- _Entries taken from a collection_
[Start of Attachment]

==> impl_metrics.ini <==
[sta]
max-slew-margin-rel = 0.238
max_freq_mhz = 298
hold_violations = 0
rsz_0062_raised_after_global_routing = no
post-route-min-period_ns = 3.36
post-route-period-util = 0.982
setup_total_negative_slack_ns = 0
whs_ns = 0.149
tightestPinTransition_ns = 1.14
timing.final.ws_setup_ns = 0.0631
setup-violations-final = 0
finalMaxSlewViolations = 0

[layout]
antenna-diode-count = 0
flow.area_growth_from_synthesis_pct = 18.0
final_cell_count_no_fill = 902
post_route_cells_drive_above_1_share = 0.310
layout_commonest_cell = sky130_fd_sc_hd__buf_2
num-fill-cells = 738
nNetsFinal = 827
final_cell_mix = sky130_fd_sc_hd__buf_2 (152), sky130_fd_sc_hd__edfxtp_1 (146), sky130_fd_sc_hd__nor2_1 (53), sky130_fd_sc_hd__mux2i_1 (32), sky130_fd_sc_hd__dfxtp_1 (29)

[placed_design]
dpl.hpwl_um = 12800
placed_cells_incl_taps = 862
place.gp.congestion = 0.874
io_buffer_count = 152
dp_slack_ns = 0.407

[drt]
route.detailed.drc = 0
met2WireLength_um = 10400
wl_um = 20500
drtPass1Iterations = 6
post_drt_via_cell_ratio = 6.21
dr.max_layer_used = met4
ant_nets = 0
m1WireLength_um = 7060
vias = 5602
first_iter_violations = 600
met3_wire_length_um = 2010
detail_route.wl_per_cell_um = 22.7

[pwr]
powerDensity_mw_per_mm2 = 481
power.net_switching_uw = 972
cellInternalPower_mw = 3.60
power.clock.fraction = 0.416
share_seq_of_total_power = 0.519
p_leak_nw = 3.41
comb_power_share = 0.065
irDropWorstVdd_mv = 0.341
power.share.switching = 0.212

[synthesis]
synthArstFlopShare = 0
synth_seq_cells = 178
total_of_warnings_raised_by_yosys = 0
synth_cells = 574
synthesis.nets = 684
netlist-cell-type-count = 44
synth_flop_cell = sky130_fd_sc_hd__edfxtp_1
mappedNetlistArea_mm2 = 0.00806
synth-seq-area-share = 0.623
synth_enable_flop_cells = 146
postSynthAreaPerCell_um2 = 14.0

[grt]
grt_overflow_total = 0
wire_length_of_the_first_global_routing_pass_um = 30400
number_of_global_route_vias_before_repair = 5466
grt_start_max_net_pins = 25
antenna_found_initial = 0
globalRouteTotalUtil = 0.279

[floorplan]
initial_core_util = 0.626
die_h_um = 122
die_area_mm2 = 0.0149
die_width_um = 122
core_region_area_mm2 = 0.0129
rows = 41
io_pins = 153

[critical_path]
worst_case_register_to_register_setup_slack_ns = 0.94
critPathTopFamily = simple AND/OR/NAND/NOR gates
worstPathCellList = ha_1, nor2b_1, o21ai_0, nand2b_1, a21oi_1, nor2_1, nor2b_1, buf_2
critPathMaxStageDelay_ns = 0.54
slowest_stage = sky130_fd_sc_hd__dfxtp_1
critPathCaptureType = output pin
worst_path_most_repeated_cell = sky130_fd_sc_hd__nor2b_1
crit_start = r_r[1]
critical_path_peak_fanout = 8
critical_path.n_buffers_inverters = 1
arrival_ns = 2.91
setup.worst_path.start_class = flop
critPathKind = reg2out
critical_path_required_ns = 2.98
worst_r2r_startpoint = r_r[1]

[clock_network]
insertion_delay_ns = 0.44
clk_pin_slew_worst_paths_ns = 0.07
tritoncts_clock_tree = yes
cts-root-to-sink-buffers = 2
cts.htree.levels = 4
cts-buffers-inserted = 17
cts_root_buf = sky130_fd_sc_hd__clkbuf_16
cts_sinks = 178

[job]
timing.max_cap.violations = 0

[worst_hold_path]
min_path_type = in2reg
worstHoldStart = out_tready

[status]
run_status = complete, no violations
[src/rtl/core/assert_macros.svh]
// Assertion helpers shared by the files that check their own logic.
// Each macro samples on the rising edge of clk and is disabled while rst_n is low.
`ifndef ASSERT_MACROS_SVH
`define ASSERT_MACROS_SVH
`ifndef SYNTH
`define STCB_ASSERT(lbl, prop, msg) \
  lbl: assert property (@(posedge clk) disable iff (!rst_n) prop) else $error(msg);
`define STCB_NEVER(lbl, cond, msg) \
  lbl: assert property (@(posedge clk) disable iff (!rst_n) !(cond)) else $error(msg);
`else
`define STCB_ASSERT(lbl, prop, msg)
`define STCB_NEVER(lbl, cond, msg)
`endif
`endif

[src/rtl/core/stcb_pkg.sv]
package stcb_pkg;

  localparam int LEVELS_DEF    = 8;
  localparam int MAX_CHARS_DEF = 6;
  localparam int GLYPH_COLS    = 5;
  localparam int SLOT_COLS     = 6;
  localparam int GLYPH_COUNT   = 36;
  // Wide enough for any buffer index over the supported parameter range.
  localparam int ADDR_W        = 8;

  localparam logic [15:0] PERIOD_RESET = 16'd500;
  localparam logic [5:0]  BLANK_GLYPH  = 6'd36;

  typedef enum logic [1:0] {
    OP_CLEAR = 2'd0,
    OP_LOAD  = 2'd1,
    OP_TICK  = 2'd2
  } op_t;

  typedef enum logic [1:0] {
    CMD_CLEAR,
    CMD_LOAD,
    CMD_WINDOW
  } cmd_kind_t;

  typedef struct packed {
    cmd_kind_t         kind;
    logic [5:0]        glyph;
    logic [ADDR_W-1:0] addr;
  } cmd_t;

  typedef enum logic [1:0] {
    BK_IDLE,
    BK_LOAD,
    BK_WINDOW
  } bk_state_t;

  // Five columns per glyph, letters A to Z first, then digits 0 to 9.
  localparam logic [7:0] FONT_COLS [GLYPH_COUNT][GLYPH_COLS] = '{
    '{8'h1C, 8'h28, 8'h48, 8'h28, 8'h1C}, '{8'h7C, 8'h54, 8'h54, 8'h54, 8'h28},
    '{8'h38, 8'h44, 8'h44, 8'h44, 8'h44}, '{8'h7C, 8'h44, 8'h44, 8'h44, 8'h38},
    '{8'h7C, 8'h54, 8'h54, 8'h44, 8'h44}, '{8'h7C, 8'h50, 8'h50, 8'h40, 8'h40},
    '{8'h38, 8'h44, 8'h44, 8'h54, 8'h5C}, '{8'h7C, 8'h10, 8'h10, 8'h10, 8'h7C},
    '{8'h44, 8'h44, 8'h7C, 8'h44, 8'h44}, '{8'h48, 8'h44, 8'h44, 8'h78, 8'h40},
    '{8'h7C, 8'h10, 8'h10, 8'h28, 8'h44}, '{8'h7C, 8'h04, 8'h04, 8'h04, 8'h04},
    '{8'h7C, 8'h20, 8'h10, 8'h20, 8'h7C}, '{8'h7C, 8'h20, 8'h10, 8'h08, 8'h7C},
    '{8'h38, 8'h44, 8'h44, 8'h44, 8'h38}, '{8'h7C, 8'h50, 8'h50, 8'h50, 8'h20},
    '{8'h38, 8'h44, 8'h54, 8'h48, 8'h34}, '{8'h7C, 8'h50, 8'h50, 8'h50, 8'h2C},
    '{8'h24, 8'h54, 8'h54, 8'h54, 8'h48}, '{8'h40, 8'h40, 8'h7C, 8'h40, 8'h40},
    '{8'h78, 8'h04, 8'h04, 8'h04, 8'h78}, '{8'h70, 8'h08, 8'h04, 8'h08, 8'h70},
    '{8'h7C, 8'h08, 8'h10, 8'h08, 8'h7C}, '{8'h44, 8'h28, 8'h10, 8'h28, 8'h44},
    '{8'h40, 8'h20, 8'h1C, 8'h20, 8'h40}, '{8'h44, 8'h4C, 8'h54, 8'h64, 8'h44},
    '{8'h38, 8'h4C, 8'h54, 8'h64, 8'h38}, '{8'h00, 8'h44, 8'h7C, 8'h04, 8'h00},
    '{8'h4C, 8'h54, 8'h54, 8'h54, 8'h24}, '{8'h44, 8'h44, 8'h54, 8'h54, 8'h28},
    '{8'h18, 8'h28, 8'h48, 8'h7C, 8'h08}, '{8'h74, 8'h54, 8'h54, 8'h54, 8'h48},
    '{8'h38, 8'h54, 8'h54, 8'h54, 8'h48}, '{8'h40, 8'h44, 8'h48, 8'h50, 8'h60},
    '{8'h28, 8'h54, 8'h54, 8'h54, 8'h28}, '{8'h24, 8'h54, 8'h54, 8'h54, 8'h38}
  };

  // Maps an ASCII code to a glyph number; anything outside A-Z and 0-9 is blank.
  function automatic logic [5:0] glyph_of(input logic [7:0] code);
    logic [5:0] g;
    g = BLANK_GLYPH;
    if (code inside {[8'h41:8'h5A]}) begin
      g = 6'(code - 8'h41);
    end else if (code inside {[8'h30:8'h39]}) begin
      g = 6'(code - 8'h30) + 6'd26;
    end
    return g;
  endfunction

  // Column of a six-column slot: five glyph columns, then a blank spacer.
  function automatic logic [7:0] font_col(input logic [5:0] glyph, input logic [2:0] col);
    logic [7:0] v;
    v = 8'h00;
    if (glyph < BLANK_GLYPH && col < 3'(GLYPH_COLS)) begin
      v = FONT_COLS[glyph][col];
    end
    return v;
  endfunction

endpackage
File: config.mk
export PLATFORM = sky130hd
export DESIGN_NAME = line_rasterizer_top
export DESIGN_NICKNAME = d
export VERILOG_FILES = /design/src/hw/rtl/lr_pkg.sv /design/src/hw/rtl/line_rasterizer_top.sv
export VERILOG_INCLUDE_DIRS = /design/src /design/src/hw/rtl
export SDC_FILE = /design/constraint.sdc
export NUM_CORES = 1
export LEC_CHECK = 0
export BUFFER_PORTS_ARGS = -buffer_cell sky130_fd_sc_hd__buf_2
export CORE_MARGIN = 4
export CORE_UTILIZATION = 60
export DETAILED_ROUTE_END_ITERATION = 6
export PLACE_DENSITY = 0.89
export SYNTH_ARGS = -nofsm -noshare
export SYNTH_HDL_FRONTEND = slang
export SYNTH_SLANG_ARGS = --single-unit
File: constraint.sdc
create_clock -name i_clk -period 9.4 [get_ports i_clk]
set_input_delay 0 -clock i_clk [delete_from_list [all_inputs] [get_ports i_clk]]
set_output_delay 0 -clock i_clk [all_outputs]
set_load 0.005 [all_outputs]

[End of Attachment]
[Start of Attachment]

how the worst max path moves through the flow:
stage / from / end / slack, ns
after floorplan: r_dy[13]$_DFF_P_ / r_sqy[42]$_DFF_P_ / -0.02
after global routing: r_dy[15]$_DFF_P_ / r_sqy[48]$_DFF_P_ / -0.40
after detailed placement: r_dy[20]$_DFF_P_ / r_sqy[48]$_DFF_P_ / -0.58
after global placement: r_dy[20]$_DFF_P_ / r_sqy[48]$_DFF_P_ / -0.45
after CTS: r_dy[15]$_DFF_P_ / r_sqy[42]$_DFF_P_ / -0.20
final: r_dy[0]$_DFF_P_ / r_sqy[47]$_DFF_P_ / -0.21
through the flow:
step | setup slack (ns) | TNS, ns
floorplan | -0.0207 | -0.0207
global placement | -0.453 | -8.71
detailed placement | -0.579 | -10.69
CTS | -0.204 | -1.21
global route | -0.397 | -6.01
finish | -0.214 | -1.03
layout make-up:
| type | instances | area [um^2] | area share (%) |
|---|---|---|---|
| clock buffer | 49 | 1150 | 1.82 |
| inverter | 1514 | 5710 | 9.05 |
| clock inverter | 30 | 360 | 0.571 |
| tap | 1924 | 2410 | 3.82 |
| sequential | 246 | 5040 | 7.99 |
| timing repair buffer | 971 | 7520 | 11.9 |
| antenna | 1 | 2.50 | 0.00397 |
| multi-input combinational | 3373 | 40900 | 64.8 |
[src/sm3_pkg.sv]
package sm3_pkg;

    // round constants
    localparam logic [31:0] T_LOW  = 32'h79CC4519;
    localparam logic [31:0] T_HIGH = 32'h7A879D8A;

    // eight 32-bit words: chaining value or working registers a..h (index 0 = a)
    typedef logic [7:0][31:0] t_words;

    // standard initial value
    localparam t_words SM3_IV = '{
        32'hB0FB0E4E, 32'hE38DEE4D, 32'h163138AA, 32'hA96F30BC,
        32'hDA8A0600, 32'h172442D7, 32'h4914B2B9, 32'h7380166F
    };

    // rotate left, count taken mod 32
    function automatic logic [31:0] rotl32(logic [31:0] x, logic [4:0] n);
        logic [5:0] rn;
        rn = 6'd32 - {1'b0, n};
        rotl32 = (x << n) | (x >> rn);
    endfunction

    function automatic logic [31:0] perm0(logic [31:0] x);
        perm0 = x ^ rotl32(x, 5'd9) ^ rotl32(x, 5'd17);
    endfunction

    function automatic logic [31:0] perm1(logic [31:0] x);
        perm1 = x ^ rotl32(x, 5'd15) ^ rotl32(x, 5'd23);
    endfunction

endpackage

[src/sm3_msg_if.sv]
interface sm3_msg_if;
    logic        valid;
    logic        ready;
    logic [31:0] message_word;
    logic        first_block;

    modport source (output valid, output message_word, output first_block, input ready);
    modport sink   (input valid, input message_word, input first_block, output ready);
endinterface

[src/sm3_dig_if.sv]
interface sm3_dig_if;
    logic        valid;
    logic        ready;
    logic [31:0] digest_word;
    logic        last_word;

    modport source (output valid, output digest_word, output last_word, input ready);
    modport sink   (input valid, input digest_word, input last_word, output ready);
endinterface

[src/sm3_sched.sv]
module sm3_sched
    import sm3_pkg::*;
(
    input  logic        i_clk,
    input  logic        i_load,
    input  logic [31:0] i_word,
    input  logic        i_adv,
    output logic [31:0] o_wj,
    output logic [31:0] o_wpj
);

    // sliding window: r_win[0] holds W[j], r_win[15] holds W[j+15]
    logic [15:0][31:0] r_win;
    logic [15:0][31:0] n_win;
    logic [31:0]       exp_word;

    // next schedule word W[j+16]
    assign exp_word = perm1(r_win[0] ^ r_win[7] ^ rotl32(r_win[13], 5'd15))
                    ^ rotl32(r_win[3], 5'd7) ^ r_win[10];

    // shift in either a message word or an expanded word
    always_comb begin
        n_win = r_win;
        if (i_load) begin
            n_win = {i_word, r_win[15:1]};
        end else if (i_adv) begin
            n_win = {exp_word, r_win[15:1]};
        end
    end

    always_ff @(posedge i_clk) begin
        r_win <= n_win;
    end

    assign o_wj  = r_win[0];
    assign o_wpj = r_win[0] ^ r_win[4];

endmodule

[End of Attachment]
[Start of Attachment]

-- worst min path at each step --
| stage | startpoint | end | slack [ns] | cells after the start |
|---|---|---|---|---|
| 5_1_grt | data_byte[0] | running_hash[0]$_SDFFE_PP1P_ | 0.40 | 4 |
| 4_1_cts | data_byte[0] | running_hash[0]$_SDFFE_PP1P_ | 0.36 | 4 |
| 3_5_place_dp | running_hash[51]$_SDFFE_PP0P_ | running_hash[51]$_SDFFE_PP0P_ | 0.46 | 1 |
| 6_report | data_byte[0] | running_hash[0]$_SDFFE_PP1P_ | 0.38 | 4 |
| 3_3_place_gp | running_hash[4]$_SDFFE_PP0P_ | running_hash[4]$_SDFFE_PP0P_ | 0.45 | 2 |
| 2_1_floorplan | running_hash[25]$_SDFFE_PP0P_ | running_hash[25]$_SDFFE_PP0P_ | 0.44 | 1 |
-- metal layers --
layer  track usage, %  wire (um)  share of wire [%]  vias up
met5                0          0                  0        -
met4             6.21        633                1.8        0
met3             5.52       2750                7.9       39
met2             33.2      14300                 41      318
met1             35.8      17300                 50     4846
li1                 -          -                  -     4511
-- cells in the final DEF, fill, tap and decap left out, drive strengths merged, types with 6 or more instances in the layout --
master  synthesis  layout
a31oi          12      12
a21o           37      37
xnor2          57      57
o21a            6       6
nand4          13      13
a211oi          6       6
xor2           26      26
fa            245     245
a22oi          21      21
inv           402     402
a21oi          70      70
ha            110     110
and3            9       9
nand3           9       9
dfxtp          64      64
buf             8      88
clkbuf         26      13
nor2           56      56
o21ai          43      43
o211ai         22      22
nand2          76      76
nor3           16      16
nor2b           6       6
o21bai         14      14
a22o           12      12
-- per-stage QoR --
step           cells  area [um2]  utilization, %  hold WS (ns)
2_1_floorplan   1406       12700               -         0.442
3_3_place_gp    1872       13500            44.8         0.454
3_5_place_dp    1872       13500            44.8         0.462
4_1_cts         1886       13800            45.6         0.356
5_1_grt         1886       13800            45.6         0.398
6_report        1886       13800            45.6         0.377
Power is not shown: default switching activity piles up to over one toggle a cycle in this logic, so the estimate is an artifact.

[End of Attachment]

- _EXERCISE_
Reproduce each line of the entries in which the word "timing" is found.

- _FINAL ANSWER_
timing.final.ws_setup_ns = 0.0631
timing.max_cap.violations = 0
| timing repair buffer | 971 | 7520 | 11.9 |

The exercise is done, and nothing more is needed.